## WORK REQUEST:
From the entries below, please gather each line containing the string "default".

Records excerpted from a collection
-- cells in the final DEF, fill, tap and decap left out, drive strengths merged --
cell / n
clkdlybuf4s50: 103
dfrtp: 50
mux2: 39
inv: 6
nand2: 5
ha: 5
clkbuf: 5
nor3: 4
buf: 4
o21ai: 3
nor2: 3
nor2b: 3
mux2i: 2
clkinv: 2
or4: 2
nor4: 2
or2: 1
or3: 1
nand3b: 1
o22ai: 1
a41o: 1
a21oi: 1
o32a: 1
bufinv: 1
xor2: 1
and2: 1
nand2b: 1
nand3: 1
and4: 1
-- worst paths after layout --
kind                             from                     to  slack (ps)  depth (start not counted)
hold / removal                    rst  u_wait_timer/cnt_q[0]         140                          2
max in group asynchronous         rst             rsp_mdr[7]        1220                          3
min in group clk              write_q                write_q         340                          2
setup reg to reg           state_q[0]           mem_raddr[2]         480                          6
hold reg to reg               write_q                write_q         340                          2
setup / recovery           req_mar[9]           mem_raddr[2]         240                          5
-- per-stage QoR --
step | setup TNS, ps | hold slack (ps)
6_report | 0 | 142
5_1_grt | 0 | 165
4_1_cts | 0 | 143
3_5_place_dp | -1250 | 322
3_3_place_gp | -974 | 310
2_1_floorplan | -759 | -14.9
**src/rtl/debounce_press_counter_pkg.sv**
```systemverilog
// Shared definitions for the press debouncer: state encoding, timer width
// and default parameter values, reusable by the display stage and benches.
package debounce_press_counter_pkg;

  localparam int unsigned DEF_STABLE_CYCLES = 4;
  localparam int unsigned DEF_CNT_WIDTH     = 8;
  localparam int unsigned TIMER_WIDTH       = 8;

  typedef enum logic [1:0] {
    IDLE     = 2'd0,
    DEBOUNCE = 2'd1,
    HELD     = 2'd2,
    RELEASE  = 2'd3
  } state_t;

endpackage

```
**src/rtl/debounce_press_counter_wrap_counter.sv**
```systemverilog
// Wrapping press counter with a sticky overflow flag.
// Ports:
//   clk, rst_n : clock and asynchronous active-low reset
//   inc        : count one accepted press this cycle
//   clear      : synchronous clear of count and overflow (beats inc)
//   count      : presses modulo 2^CNT_WIDTH
//   overflow   : set on the edge count wraps to zero, held until clear/reset
module wrap_counter #(
  parameter int unsigned CNT_WIDTH = 8
) (
  input  logic                 clk,
  input  logic                 rst_n,
  input  logic                 inc,
  input  logic                 clear,
  output logic [CNT_WIDTH-1:0] count,
  output logic                 overflow
);

  localparam logic [CNT_WIDTH-1:0] CNT_MAX = {CNT_WIDTH{1'b1}};

  // Increment / wrap / clear; clear has priority over a simultaneous inc.
  always_ff @(posedge clk or negedge rst_n) begin
    if (!rst_n) begin
      count    <= '0;
      overflow <= 1'b0;
    end else if (clear) begin
      count    <= '0;
      overflow <= 1'b0;
    end else if (inc) begin
      count <= count + CNT_WIDTH'(1);
      if (count == CNT_MAX) begin
        overflow <= 1'b1;
      end
    end
  end

endmodule

```
**src/rtl/debounce_press_counter.sv**
```systemverilog
// Press/release debouncer for an already-synchronized button level.
// Emits a one-cycle press_pulse per accepted press and counts presses.
// Ports:
//   clk, rst_n  : clock and asynchronous active-low reset
//   input_sync  : synchronized input level
//   clear       : synchronous clear of count and overflow
//   press_pulse : one-cycle strobe per accepted press
//   held        : high while a debounced press is active (HELD/RELEASE)
//   count       : accepted presses modulo 2^CNT_WIDTH
//   overflow    : sticky wrap flag
module debounce_press_counter
  import debounce_press_counter_pkg::*;
#(
  parameter int unsigned STABLE_CYCLES = DEF_STABLE_CYCLES,
  parameter int unsigned CNT_WIDTH     = DEF_CNT_WIDTH
) (
  input  logic                 clk,
  input  logic                 rst_n,
  input  logic                 input_sync,
  input  logic                 clear,
  output logic                 press_pulse,
  output logic                 held,
  output logic [CNT_WIDTH-1:0] count,
  output logic                 overflow
);

  localparam logic [TIMER_WIDTH-1:0] TIMER_LAST = TIMER_WIDTH'(STABLE_CYCLES - 1);

  state_t                 state;
  logic [TIMER_WIDTH-1:0] timer;
  logic                   timer_done_c;
  logic                   accept_c;

  assign timer_done_c = (timer == TIMER_LAST);
  // Press accepted on the STABLE_CYCLES-th consecutive high sample.
  assign accept_c     = (state == DEBOUNCE) && input_sync && timer_done_c;

  // Debounce FSM with timer; held tracks the state registered alongside it.
  always_ff @(posedge clk or negedge rst_n) begin
    if (!rst_n) begin
      state       <= IDLE;
      timer       <= '0;
      press_pulse <= 1'b0;
      held        <= 1'b0;
    end else begin
      press_pulse <= 1'b0;
      case (state)
        IDLE: begin
          if (input_sync) begin
            state <= DEBOUNCE;
            timer <= TIMER_WIDTH'(1);
          end
        end
        DEBOUNCE: begin
          if (!input_sync) begin
            state <= IDLE;
            timer <= '0;
          end else if (timer_done_c) begin
            state       <= HELD;
            timer       <= '0;
            press_pulse <= 1'b1;
            held        <= 1'b1;
          end else begin
            timer <= timer + TIMER_WIDTH'(1);
          end
        end
        HELD: begin
          if (!input_sync) begin
            state <= RELEASE;
            timer <= TIMER_WIDTH'(1);
          end
        end
        RELEASE: begin
          // A high sample here is a release glitch: back to HELD, no pulse.
          if (input_sync) begin
            state <= HELD;
            timer <= '0;
          end else if (timer_done_c) begin
            state <= IDLE;
            timer <= '0;
            held  <= 1'b0;
          end else begin
            timer <= timer + TIMER_WIDTH'(1);
          end
        end
        default: begin
          state <= IDLE;
          timer <= '0;
          held  <= 1'b0;
        end
      endcase
    end
  end

  wrap_counter #(
    .CNT_WIDTH (CNT_WIDTH)
  ) u_wrap_counter (
    .clk      (clk),
    .rst_n    (rst_n),
    .inc      (accept_c),
    .clear    (clear),
    .count    (count),
    .overflow (overflow)
  );

endmodule

```
## config.mk

```make
export PLATFORM = sky130hd
export DESIGN_NAME = config_bit_loader
export DESIGN_NICKNAME = d
export VERILOG_FILES = /design/src/rtl/config_bit_loader.sv
export SDC_FILE = /design/constraint.sdc
export NUM_CORES = 1
export LEC_CHECK = 0
export CORE_MARGIN = 2
export CORE_UTILIZATION = 50
export CTS_BUF_LIST = sky130_fd_sc_hd__clkbuf_4
export CTS_CLUSTER_DIAMETER = 80
export DETAILED_ROUTE_END_ITERATION = 8
export MAX_ROUTING_LAYER = met4
export PLACE_DENSITY_LB_ADDON = 0.3
export SYNTH_ARGS = -nofsm -noshare
export SYNTH_HDL_FRONTEND = slang
export SYNTH_SLANG_ARGS = --single-unit
```

## constraint.sdc

```tcl
create_clock -name clk -period 1.5 [get_ports clk]
set_input_delay 0.3 -clock clk [delete_from_list [all_inputs] [get_ports clk]]
set_output_delay 0.3 -clock clk [all_outputs]
set_load 0.02 [all_outputs]
```
[config.mk]
export PLATFORM = sky130hd
export DESIGN_NAME = pwm_deadtime
export DESIGN_NICKNAME = d
export VERILOG_FILES = /design/src/rtl/pwm_deadtime.sv
export SDC_FILE = /design/constraint.sdc
export NUM_CORES = 1
export LEC_CHECK = 0
export BUFFER_PORTS_ARGS = -buffer_cell sky130_fd_sc_hd__buf_2
export CORE_ASPECT_RATIO = 0.9
export CORE_UTILIZATION = 47
export CTS_BUF_LIST = sky130_fd_sc_hd__clkbuf_2 sky130_fd_sc_hd__clkbuf_4 sky130_fd_sc_hd__clkbuf_8
export DETAILED_ROUTE_END_ITERATION = 8
export PLACE_DENSITY = 0.8
export SYNTH_ARGS = -nofsm -noshare
export SYNTH_HDL_FRONTEND = slang
export SYNTH_SLANG_ARGS = --single-unit
[constraint.sdc]
create_clock -name mclk -period 2.24 [get_ports mclk]
set_input_delay 0.448 -clock mclk [delete_from_list [all_inputs] [get_ports mclk]]
set_output_delay 0.448 -clock mclk [all_outputs]
set_load 0.005 [all_outputs]
--- config.mk ---
export PLATFORM = sky130hd
export DESIGN_NAME = fifo_wr_arbiter_flat
export DESIGN_NICKNAME = d
export VERILOG_FILES = /design/src/rtl/fifo_wr_arbiter_if.sv /design/src/rtl/fifo_wr_arbiter.sv /design/src/flat_wrapper.sv
export SDC_FILE = /design/constraint.sdc
export NUM_CORES = 1
export LEC_CHECK = 0
export ABC_AREA = 1
export BUFFER_PORTS_ARGS = -buffer_cell sky130_fd_sc_hd__buf_4
export CORE_ASPECT_RATIO = 0.75
export CORE_MARGIN = 2
export CORE_UTILIZATION = 50
export CTS_BUF_LIST = sky130_fd_sc_hd__clkbuf_4
export CTS_CLUSTER_SIZE = 12
export DETAILED_ROUTE_END_ITERATION = 12
export GPL_TIMING_DRIVEN = 1
export PLACE_DENSITY = 0.89
export SYNTH_ARGS = -nofsm -noshare
export SYNTH_HDL_FRONTEND = slang
export SYNTH_SLANG_ARGS = --single-unit
--- constraint.sdc ---
create_clock -name clk -period 7.1 [get_ports clk]
set_input_delay 0.355 -clock clk [delete_from_list [all_inputs] [get_ports clk]]
set_output_delay 0.355 -clock clk [all_outputs]
set_load 0.01 [all_outputs]
==> src/rtl/ce_pkg.sv <==
// Shared types and helpers for the convolution-element controller.
// State encoding and a clog2 that never returns less than one bit.
package ce_pkg;

  typedef enum logic [1:0] {
    IDLE  = 2'd0,
    RUN   = 2'd1,
    DRAIN = 2'd2,
    DONE  = 2'd3
  } ce_state_e;

  function automatic int clog2w(input int v);
    return (v <= 1) ? 1 : $clog2(v);
  endfunction

endpackage

==> src/rtl/ce_wrap_cnt.sv <==
// Modulo-MAX counter; wrap is high on the increment that returns to 0.
// Chained as channel -> column -> row address generator.
module ce_wrap_cnt #(
  parameter int MAX = 2,
  parameter int W   = 1
) (
  input  logic         clk,
  input  logic         rst,
  input  logic         clr,
  input  logic         inc,
  output logic [W-1:0] value,
  output logic         wrap
);

  localparam logic [W-1:0] LAST = W'(MAX - 1);

  logic [W-1:0] value_q;
  logic [W-1:0] value_d;

  assign wrap  = inc && (value_q == LAST);
  assign value = value_q;

  always_comb begin
    value_d = value_q;
    if (clr) begin
      value_d = '0;
    end else if (wrap) begin
      value_d = '0;
    end else if (inc) begin
      value_d = value_q + W'(1);
    end
  end

  always_ff @(posedge clk) begin
    if (rst) begin
      value_q <= '0;
    end else begin
      value_q <= value_d;
    end
  end

endmodule

==> src/rtl/ce_ctrl.sv <==
// Sequencer for one convolution layer: walks (row, col, ch), tracks results.
// Optional stall counter enabled by defining CE_CTRL_PERF_EN.
module ce_ctrl
  import ce_pkg::*;
#(
  parameter  int CL_IN  = 3,
  parameter  int KERNEL = 3,
  parameter  int IMG_W  = 5,
  parameter  int IMG_H  = 5,
  localparam int OUT_W  = IMG_W - KERNEL + 1,
  localparam int OUT_H  = IMG_H - KERNEL + 1,
  localparam int CW     = clog2w(CL_IN),
  localparam int XW     = clog2w(OUT_W),
  localparam int YW     = clog2w(OUT_H)
) (
  input  logic          clk,
  input  logic          rst,
  input  logic          start,
  input  logic          abort,
  input  logic          win_valid,
  input  logic          ce_en_out,
  output logic          ce_en_in,
  output logic [CW-1:0] ch_idx,
  output logic [XW-1:0] col,
  output logic [YW-1:0] row,
  output logic          busy,
  output logic          done,
  output logic          err,
  output logic [31:0]   stall_cnt
);

  localparam int NPIX = OUT_W * OUT_H;
  localparam int PW   = clog2w(NPIX + 2);

  ce_state_e state_q;
  ce_state_e state_d;

  logic [PW-1:0] out_q;
  logic [PW-1:0] out_d;
  logic [PW-1:0] pix_q;
  logic [PW-1:0] pix_d;
  logic [PW-1:0] pix_now;
  logic          err_q;
  logic          err_d;

  logic run_st;
  logic active;
  logic start_acc;
  logic beat;
  logic ch_wrap;
  logic col_wrap;
  logic row_wrap;

  assign run_st    = (state_q == RUN);
  assign active    = run_st || (state_q == DRAIN);
  assign start_acc = (state_q == IDLE) && start;
  assign beat      = run_st && win_valid && !abort;

  ce_wrap_cnt #(.MAX(CL_IN), .W(CW)) u_ch (
    .clk   (clk),
    .rst   (rst),
    .clr   (start_acc),
    .inc   (beat),
    .value (ch_idx),
    .wrap  (ch_wrap)
  );

  ce_wrap_cnt #(.MAX(OUT_W), .W(XW)) u_col (
    .clk   (clk),
    .rst   (rst),
    .clr   (start_acc),
    .inc   (ch_wrap),
    .value (col),
    .wrap  (col_wrap)
  );

  ce_wrap_cnt #(.MAX(OUT_H), .W(YW)) u_row (
    .clk   (clk),
    .rst   (rst),
    .clr   (start_acc),
    .inc   (col_wrap),
    .value (row),
    .wrap  (row_wrap)
  );

  // A result on the beat that completes its pixel is legal.
  assign pix_now = pix_q + PW'(ch_wrap);

  always_comb begin
    state_d = state_q;
    unique case (state_q)
      IDLE: begin
        if (start) state_d = RUN;
      end
      RUN: begin
        if (abort)         state_d = IDLE;
        else if (row_wrap) state_d = DRAIN;
      end
      DRAIN: begin
        if (abort)                    state_d = IDLE;
        else if (out_q >= PW'(NPIX))  state_d = DONE;
      end
      DONE: begin
        state_d = IDLE;
      end
      default: begin
        state_d = IDLE;
      end
    endcase
  end

  always_comb begin
    out_d = out_q;
    pix_d = pix_q;
    err_d = err_q;
    if (start_acc) begin
      out_d = '0;
      pix_d = '0;
      err_d = 1'b0;
    end else begin
      if (ch_wrap) begin
        pix_d = pix_q + PW'(1);
      end
      if (ce_en_out && active && !abort && (out_q != '1)) begin
        out_d = out_q + PW'(1);
      end
      if (ce_en_out && !active) begin
        err_d = 1'b1;
      end else if (ce_en_out && (out_q >= pix_now)) begin
        err_d = 1'b1;
      end
    end
  end

  always_ff @(posedge clk) begin
    if (rst) begin
      state_q <= IDLE;
      out_q   <= '0;
      pix_q   <= '0;
      err_q   <= 1'b0;
    end else begin
      state_q <= state_d;
      out_q   <= out_d;
      pix_q   <= pix_d;
      err_q   <= err_d;
    end
  end

  assign ce_en_in = beat;
  assign busy     = active;
  assign done     = (state_q == DONE);
  assign err      = err_q;

`ifdef CE_CTRL_PERF_EN
  logic [31:0] stall_q;
  logic [31:0] stall_d;

  always_comb begin
    stall_d = stall_q;
    if (start_acc) begin
      stall_d = '0;
    end else if (run_st && !win_valid && (stall_q != '1)) begin
      stall_d = stall_q + 32'd1;
    end
  end

  always_ff @(posedge clk) begin
    if (rst) begin
      stall_q <= '0;
    end else begin
      stall_q <= stall_d;
    end
  end

  assign stall_cnt = stall_q;
`else
  assign stall_cnt = '0;
`endif

endmodule

==> config.mk <==
export PLATFORM = sky130hd
export DESIGN_NAME = ce_ctrl
export DESIGN_NICKNAME = d
export VERILOG_FILES = /design/src/rtl/ce_pkg.sv /design/src/rtl/ce_wrap_cnt.sv /design/src/rtl/ce_ctrl.sv
export SDC_FILE = /design/constraint.sdc
export NUM_CORES = 1
export LEC_CHECK = 0
export BUFFER_PORTS_ARGS = -buffer_cell sky130_fd_sc_hd__buf_2
export CAP_MARGIN = 20
export CELL_PAD_IN_SITES_DETAIL_PLACEMENT = 1
export CELL_PAD_IN_SITES_GLOBAL_PLACEMENT = 1
export CORE_ASPECT_RATIO = 1.2
export CORE_MARGIN = 2
export CORE_UTILIZATION = 38
export DETAILED_ROUTE_END_ITERATION = 8
export GPL_TIMING_DRIVEN = 1
export PLACE_DENSITY = 0.91
export SYNTH_ARGS = -nofsm -noshare
export SYNTH_HDL_FRONTEND = slang
export SYNTH_SLANG_ARGS = --single-unit
==> constraint.sdc <==
create_clock -name clk -period 4.4 [get_ports clk]
set_input_delay 0.88 -clock clk [delete_from_list [all_inputs] [get_ports clk]]
set_output_delay 0.88 -clock clk [all_outputs]
set_load 0.01 [all_outputs]
File: src/rtl/reg_file_pkg.sv
// Shared register-file definitions: default geometry and the scanner state encoding.
package reg_file_pkg;

  localparam int RF_DATA_WIDTH = 8;
  localparam int RF_ADDR_WIDTH = 4;

  typedef enum logic [1:0] {
    ST_IDLE  = 2'd0,
    ST_RUN   = 2'd1,
    ST_FLUSH = 2'd2
  } scan_state_e;

endpackage

File: src/rtl/reg_file_scanner.sv
// Walks the register-file read port over a contiguous address range and streams each
// entry out on a valid/ready interface with its address, a last flag and an XOR checksum.
module reg_file_scanner
  import reg_file_pkg::*;
#(
  parameter int DATA_WIDTH = RF_DATA_WIDTH,
  parameter int ADDR_WIDTH = RF_ADDR_WIDTH
) (
  input  logic                  clk,
  input  logic                  rst_n,
  input  logic                  start,
  input  logic [ADDR_WIDTH-1:0] base_addr,
  input  logic [ADDR_WIDTH:0]   count,
  output logic                  busy,
  output logic [ADDR_WIDTH-1:0] rd_addr,
  input  logic [DATA_WIDTH-1:0] rd_data,
  output logic                  m_valid,
  input  logic                  m_ready,
  output logic [DATA_WIDTH-1:0] m_data,
  output logic [ADDR_WIDTH-1:0] m_addr,
  output logic                  m_last,
  output logic                  done,
  output logic [DATA_WIDTH-1:0] checksum
);

  localparam int DEPTH = 1 << ADDR_WIDTH;
  localparam logic [ADDR_WIDTH:0] DEPTH_CNT = (ADDR_WIDTH+1)'(DEPTH);
  localparam logic [ADDR_WIDTH:0] ONE_CNT   = (ADDR_WIDTH+1)'(1);

  scan_state_e           state_q, state_d;
  logic [ADDR_WIDTH:0]   rem_q, rem_d;
  logic [ADDR_WIDTH-1:0] rd_addr_q, rd_addr_d;
  logic [ADDR_WIDTH-1:0] m_addr_q, m_addr_d;
  logic [DATA_WIDTH-1:0] m_data_q, m_data_d;
  logic [DATA_WIDTH-1:0] checksum_q, checksum_d;
  logic                  m_valid_q, m_valid_d;
  logic                  m_last_q, m_last_d;
  logic                  done_q, done_d;
  logic                  accept;
  logic                  load;

  assign accept = m_valid_q && m_ready;
  // The output register may refill whenever it is empty or being drained this cycle.
  assign load   = (state_q == ST_RUN) && (rem_q != '0) && (!m_valid_q || m_ready);

  always_ff @(posedge clk or negedge rst_n) begin
    if (!rst_n) begin
      state_q    <= ST_IDLE;
      rem_q      <= '0;
      rd_addr_q  <= '0;
      m_addr_q   <= '0;
      m_data_q   <= '0;
      checksum_q <= '0;
      m_valid_q  <= 1'b0;
      m_last_q   <= 1'b0;
      done_q     <= 1'b0;
    end else begin
      state_q    <= state_d;
      rem_q      <= rem_d;
      rd_addr_q  <= rd_addr_d;
      m_addr_q   <= m_addr_d;
      m_data_q   <= m_data_d;
      checksum_q <= checksum_d;
      m_valid_q  <= m_valid_d;
      m_last_q   <= m_last_d;
      done_q     <= done_d;
    end
  end

  always_comb begin
    state_d    = state_q;
    rem_d      = rem_q;
    rd_addr_d  = rd_addr_q;
    m_addr_d   = m_addr_q;
    m_data_d   = m_data_q;
    checksum_d = checksum_q;
    m_valid_d  = m_valid_q;
    m_last_d   = m_last_q;
    done_d     = 1'b0;

    if (accept) begin
      checksum_d = checksum_q ^ m_data_q;
    end

    unique case (state_q)
      ST_IDLE: begin
        if (start) begin
          rd_addr_d  = base_addr;
          rem_d      = (count > DEPTH_CNT) ? DEPTH_CNT : count;
          checksum_d = '0;
          if (count == '0) begin
            done_d = 1'b1;
          end else begin
            state_d = ST_RUN;
          end
        end
      end
      ST_RUN: begin
        if (load) begin
          m_data_d  = rd_data;
          m_addr_d  = rd_addr_q;
          m_last_d  = (rem_q == ONE_CNT);
          m_valid_d = 1'b1;
          rd_addr_d = rd_addr_q + 1'b1;
          rem_d     = rem_q - ONE_CNT;
          if (rem_q == ONE_CNT) begin
            state_d = ST_FLUSH;
          end
        end else if (accept) begin
          m_valid_d = 1'b0;
        end
      end
      ST_FLUSH: begin
        if (accept) begin
          m_valid_d = 1'b0;
          m_last_d  = 1'b0;
          done_d    = 1'b1;
          state_d   = ST_IDLE;
        end
      end
      default: begin
        state_d = ST_IDLE;
      end
    endcase
  end

  assign busy     = (state_q != ST_IDLE);
  assign rd_addr  = rd_addr_q;
  assign m_valid  = m_valid_q;
  assign m_data   = m_data_q;
  assign m_addr   = m_addr_q;
  assign m_last   = m_last_q;
  assign done     = done_q;
  assign checksum = checksum_q;

endmodule
File: config.mk
export PLATFORM = sky130hd
export DESIGN_NAME = reg_file_scanner
export DESIGN_NICKNAME = d
export VERILOG_FILES = /design/src/rtl/reg_file_pkg.sv /design/src/rtl/reg_file_scanner.sv
export SDC_FILE = /design/constraint.sdc
export NUM_CORES = 1
export LEC_CHECK = 0
export BUFFER_PORTS_ARGS = -buffer_cell sky130_fd_sc_hd__buf_2
export CAP_MARGIN = 20
export CORE_ASPECT_RATIO = 0.75
export CORE_MARGIN = 1
export CORE_UTILIZATION = 55
export DETAILED_ROUTE_END_ITERATION = 8
export PLACE_DENSITY_LB_ADDON = 0.1
export SLEW_MARGIN = 20
export SYNTH_ARGS = -nofsm -noshare
export SYNTH_HDL_FRONTEND = slang
export SYNTH_SLANG_ARGS = --single-unit
File: constraint.sdc
create_clock -name clk -period 4 [get_ports clk]
set_input_delay 0.2 -clock clk [delete_from_list [all_inputs] [get_ports clk]]
set_output_delay 0.2 -clock clk [all_outputs]
set_load 0.05 [all_outputs]
==> impl_metrics.ini <==
[synth]
syn_area_per_cell_um2 = 10.8
postSynthCellCount = 160
synth_most_common_cell = dfrtp_1
synth-edff-count = 0
ys_seq_area_share_pct = 49.0
synth.top_cells.by_area = dfrtp_1, mux2_1, ha_1
mappedNetlistNets = 188
synth_area_leader_cell = dfrtp_1
yosys_warnings = 0
ys_top_cells_by_count = dfrtp_1, nand2_1, nor2_1
ys_types = 39
synth_area_um2 = 1740
ys.flop_type = dfrtp_1
async_flop_share_pct = 100
netlist.area_leader.share_pct = 49.0
ys_seq_elements = 34

[worst_setup_path]
crit_family = adder cells
cp_slowest_cell = ha_1
startpoint_type = flop
critical_path.max_fanout = 25
endpoint_kind = flop
cp.required_ns = 4.16
path_cells = inv_1, ha_1, nand3b_1, mux2_1
cp.arrival_ns = 2.74
critPathKind = reg2reg
cp_num_buf_inv = 1
worst-r2r-cell-count = 4
rrSetupSlack_ns = 1.43
critical_path.max_stage_delay_ns = 0.73
cp.depth = 4

[clock_tree]
cts_root_buf = clkbuf_8
clk_pin_slew_ns = 0.07
post_cts_resized = 0
htreeDepth = 2
clock_sink_count = 34
numCtsBuffers = 5
insertion_delay_ns = 0.28
cts_tree = yes
clk_path_buf_depth = 2

[cells_and_area]
diodes = 0
drive_above_1_share_pct = 30.8
fin_nets = 238
n_fill_cell = 233
area_growth_pct = 20.5
multi_input_area_um2 = 813
seq_area_um2 = 851

[routing]
via_count = 1345
post_drt_via_cell_ratio = 5.40
firstDrtPassIters = 4
drtAntennaViolNets = 0
routed_wl_um = 3510
first_iter_violations = 83
wl_per_cell_um = 14.1
route.detailed.drc = 0

[timing]
final-max-slew-violation-count = 0
fmax_mhz = 389
worst_pin_slew_ns = 0.861
max_slew_margin_pct = 42.6
skew_ns = 0.00595
period_needed_ns = 2.57
finalSetupViolations = 0
min_period_over_period_pct = 64.3
setup_tns_ns = 0
rsz0062_at_grt = false
hold_viol = 0

[worst_hold_path]
hp-class = in2reg
whs_path_depth = 2

[placement]
portBuffers = 48
dpl.hpwl_um = 2540
gp_congestion = 0.747

[flow_run]
cap_violations = 0

[global_routing]
grt_pass1_vias = 1343
grt-ovfl-total = 0
groute.usage.overall_pct = 24.8
antenna_found_initial = 0
grt_pass1_wl_um = 6040
grt_max_degree = 35

[floorplan]
pin_count = 49
die_area_um2 = 3390
dieHeight_um = 50.6
initial_core_util_pct = 58.3
core_um2 = 2980
die_x_um = 66.9
rows = 17

[status]
status = completed
-- logic make-up after synthesis --
| logic type | after synthesis | share of synthesized area [%] |
|---|---|---|
| and+or+nand+nor | 47 | 14.4 |
| buffers and inverters | 16 | 4.11 |
| DFF | 34 | 49.0 |
| muxes | 15 | 9.66 |
| AOI/OAI and AO/OA | 33 | 13.7 |
| xor gates and xnor gates | 8 | 4.04 |
| adders and majority gates | 7 | 5.05 |
-- registers in the layout, indices dropped and copies added, names as in the netlist --
signal / count
checksum: 8
done: 1
m_addr: 4
m_data: 8
m_last: 1
m_valid: 1
rd_addr: 4
rem_q: 5
state_q: 2
-- placed cells by master, fill, tap and decap left out, types with 3 or more instances in the layout --
master,netlist,routed
a21oi_1,7,7
buf_2,0,48
clkbuf_8,0,6
dfrtp_1,34,34
ha_1,7,7
inv_1,10,10
mux2_1,11,11
mux2_2,3,3
nand2_1,15,15
nand2b_1,6,6
nor2_1,12,12
nor3_1,3,3
o21ai_1,8,8
o22ai_1,3,3
xor2_1,8,8
-- worst paths after layout --
kind                             from   endpoint
max                        state_q[1]  m_data[3]
min                        rd_data[2]  m_data[2]
max reg2reg                state_q[1]  m_data[3]
min reg2reg                 m_addr[0]  m_addr[0]
max in group asynchronous       rst_n  m_addr[0]
min in group asynchronous       rst_n    m_valid
-- worst reg2reg max path, cell delays in order, from the launching register on --
cell and delay, ns:
dfrtp_1 0.41, inv_1 0.12, ha_1 0.73, nand3b_1 0.68, mux2_1 0.51
-- repair_timing --
action	4_1_cts	5_1_grt
buffers inserted	0	0
endpoints found under the hold margin	5	0
hold buffers	1	0
-- routing by layer --
| metal | global-route usage (%) | vias up | wire (um) |
|---|---|---|---|
| met1 | 32.6 | 646 | 1680 |
| li1 | - | 656 | - |
| met3 | 8.18 | 5 | 169 |
| met4 | 11.0 | 0 | 49 |
| met5 | 0 | - | 0 |
| met2 | 37.0 | 38 | 1610 |
-- per-stage QoR --
step	hold slack, ns	setup WS [ns]	cell area, um^2	utilization, %	instances
5_1_grt	0.122	1.23	2090	70.2	249
6_report	0.129	1.43	2090	70.2	249
2_1_floorplan	-0.0956	2.17	1740	-	160
3_5_place_dp	0.305	1.46	1990	66.8	240
3_3_place_gp	0.305	1.59	1990	66.8	240
4_1_cts	0.122	1.44	2090	70.2	249
-- layout make-up --
cell class,count,area share [%]
Sequential cell,34,40.7
Inverter,10,1.80
Multi-Input combinational cell,110,38.9
Clock inverter,1,0.239
Tap cell,38,2.27
Clock buffer,7,4.13
Timing Repair Buffer,49,12.0
Power is not shown: default switching activity piles up to over one toggle a cycle in this logic, so the estimate is an artifact.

## ANSWER SPACE:
// and default parameter values, reusable by the display stage and benches.
        default: begin
      default: begin
// Shared register-file definitions: default geometry and the scanner state encoding.
      default: begin
Power is not shown: default switching activity piles up to over one toggle a cycle in this logic, so the estimate is an artifact.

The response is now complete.